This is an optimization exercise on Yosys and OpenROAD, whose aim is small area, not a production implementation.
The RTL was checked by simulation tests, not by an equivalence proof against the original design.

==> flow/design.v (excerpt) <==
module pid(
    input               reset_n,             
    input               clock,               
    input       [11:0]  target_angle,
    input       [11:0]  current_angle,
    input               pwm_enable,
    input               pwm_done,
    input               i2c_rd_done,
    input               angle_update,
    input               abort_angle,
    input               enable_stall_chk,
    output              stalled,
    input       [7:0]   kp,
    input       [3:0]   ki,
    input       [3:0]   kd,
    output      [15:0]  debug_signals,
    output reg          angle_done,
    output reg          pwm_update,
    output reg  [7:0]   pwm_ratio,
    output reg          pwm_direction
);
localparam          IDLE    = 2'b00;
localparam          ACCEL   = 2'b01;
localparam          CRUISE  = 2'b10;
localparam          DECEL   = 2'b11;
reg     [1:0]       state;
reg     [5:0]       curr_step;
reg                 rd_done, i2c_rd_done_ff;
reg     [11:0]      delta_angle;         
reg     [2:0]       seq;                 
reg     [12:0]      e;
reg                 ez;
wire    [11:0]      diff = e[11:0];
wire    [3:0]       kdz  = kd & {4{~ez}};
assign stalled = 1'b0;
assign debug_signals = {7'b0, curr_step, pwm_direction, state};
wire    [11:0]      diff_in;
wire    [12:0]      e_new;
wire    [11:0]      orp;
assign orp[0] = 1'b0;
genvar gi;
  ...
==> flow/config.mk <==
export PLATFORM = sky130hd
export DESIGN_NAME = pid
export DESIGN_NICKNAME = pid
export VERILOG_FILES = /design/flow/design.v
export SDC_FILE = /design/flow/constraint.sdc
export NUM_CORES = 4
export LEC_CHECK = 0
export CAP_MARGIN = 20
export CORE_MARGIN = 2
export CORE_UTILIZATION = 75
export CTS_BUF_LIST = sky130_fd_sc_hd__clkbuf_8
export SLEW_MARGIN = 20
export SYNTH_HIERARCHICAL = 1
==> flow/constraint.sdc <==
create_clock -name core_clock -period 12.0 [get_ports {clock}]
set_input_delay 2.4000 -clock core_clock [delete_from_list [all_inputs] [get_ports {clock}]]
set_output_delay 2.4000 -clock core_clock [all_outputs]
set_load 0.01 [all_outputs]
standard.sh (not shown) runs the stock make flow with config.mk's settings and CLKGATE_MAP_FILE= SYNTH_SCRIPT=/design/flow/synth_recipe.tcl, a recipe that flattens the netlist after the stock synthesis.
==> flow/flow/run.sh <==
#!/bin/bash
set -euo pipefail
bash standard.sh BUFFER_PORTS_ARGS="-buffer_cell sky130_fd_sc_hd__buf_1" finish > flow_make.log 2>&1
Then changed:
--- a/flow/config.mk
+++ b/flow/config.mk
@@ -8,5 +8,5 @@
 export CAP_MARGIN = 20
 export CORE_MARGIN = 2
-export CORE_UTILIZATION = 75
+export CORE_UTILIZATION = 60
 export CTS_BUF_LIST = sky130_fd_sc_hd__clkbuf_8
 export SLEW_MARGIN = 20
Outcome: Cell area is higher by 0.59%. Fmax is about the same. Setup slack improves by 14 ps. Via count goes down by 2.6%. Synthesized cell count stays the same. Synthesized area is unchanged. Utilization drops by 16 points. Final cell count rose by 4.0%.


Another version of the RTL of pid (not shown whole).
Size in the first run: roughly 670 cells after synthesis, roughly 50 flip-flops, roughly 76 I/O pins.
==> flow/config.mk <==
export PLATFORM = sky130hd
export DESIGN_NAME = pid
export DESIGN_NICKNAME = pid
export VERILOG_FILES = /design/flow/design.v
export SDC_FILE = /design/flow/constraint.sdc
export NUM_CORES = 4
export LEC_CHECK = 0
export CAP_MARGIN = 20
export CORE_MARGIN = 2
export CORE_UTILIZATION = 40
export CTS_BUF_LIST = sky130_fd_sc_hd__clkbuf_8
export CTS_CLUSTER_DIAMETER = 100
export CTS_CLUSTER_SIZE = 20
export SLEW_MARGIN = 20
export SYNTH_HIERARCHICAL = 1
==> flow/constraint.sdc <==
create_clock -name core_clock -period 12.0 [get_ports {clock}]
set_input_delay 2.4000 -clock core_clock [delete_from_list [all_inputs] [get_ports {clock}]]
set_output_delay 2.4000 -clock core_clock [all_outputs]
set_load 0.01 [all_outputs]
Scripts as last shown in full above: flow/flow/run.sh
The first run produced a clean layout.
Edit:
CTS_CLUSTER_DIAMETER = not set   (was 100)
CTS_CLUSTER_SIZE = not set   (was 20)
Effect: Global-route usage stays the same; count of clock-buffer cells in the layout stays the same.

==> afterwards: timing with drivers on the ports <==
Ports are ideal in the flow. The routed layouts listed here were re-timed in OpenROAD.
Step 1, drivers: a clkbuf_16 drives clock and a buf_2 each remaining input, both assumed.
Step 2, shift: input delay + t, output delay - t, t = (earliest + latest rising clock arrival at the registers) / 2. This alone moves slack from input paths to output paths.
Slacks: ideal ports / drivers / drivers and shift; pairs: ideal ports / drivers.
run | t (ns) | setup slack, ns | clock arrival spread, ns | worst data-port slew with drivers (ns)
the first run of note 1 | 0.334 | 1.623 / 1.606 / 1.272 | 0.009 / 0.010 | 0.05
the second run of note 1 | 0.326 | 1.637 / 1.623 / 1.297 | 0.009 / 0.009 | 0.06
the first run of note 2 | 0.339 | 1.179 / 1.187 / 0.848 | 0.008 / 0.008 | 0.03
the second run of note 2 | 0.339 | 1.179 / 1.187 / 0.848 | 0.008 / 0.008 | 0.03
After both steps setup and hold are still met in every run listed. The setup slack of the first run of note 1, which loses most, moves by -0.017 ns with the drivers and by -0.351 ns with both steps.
-----
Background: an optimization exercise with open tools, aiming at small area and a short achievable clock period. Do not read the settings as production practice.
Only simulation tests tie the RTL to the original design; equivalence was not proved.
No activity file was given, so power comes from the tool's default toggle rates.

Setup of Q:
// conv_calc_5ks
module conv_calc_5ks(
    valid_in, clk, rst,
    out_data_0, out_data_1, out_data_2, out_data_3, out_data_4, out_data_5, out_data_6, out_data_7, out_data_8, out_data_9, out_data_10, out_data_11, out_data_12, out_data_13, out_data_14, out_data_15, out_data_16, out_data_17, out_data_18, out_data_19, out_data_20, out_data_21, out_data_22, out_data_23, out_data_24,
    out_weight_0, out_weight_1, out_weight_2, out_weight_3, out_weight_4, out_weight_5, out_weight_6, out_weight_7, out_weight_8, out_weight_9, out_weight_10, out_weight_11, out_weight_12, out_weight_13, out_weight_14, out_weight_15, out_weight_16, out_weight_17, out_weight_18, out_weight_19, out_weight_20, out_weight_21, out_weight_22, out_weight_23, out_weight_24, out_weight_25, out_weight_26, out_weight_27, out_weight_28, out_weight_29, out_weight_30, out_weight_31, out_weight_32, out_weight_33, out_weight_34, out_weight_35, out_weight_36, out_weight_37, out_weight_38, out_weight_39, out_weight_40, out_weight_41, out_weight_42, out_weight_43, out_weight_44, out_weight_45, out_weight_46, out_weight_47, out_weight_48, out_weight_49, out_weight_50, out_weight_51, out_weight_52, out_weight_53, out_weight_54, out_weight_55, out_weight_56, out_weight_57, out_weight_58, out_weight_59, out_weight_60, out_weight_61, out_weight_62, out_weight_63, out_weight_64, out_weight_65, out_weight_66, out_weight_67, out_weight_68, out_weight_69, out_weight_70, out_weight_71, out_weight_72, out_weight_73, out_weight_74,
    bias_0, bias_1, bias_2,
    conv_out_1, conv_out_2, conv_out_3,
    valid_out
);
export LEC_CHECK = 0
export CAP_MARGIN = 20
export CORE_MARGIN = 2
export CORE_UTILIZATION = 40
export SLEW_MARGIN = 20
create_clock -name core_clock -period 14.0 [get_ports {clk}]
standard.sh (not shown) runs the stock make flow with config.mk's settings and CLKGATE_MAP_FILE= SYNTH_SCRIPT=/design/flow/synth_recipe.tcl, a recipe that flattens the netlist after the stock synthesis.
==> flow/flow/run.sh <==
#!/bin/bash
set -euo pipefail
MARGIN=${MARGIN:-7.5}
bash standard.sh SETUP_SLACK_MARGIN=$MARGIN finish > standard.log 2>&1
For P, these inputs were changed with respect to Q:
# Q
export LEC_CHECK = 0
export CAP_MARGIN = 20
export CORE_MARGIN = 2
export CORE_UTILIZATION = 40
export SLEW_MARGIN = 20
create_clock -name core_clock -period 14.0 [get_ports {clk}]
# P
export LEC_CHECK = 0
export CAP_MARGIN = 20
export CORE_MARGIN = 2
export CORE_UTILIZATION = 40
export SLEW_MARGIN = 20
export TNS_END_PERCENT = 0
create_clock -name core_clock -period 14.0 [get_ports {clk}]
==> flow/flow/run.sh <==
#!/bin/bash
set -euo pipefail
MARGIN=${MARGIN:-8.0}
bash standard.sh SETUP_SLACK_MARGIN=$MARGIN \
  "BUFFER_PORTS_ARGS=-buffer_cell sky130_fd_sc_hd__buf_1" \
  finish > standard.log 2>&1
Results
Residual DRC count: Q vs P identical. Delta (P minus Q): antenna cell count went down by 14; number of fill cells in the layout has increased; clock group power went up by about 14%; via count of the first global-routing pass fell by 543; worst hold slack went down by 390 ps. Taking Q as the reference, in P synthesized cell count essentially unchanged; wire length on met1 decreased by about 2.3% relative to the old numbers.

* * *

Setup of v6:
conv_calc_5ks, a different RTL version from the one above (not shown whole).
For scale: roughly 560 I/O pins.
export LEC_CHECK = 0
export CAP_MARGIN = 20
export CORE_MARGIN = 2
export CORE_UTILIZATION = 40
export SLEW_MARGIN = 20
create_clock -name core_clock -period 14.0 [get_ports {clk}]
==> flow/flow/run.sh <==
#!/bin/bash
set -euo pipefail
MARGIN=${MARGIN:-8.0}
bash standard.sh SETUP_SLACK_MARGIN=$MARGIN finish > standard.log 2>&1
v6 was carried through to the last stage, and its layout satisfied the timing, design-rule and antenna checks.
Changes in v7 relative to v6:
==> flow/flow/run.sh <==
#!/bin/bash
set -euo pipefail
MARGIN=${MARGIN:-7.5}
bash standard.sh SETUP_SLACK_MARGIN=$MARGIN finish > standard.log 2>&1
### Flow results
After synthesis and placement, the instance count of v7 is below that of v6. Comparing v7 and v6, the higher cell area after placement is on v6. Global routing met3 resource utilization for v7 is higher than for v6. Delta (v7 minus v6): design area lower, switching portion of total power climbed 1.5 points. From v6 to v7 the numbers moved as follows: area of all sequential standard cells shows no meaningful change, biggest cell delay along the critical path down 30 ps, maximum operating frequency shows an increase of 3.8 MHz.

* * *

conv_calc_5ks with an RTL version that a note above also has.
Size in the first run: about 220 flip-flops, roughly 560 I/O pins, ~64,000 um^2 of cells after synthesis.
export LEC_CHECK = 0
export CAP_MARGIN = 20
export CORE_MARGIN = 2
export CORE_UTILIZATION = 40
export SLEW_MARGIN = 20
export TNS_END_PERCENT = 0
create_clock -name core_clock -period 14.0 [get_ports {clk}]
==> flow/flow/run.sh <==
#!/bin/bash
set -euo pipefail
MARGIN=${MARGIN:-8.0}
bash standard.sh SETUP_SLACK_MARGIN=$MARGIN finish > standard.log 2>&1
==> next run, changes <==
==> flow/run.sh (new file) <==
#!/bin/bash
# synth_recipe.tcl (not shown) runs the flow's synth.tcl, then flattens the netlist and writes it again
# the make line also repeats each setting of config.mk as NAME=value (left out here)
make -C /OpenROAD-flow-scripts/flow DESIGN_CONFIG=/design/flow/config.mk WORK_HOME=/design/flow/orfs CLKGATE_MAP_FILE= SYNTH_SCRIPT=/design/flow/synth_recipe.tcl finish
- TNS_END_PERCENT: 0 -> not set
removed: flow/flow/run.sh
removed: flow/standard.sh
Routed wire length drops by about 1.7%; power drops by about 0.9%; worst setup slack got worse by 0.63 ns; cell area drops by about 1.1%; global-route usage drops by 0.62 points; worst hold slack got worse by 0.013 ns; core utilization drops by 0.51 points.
-----
- **ACTIVITY**: List the lines of the entries that include "flip".

- **SOLVED EXERCISE**:
Size in the first run: roughly 670 cells after synthesis, roughly 50 flip-flops, roughly 76 I/O pins.
Size in the first run: about 220 flip-flops, roughly 560 I/O pins, ~64,000 um^2 of cells after synthesis.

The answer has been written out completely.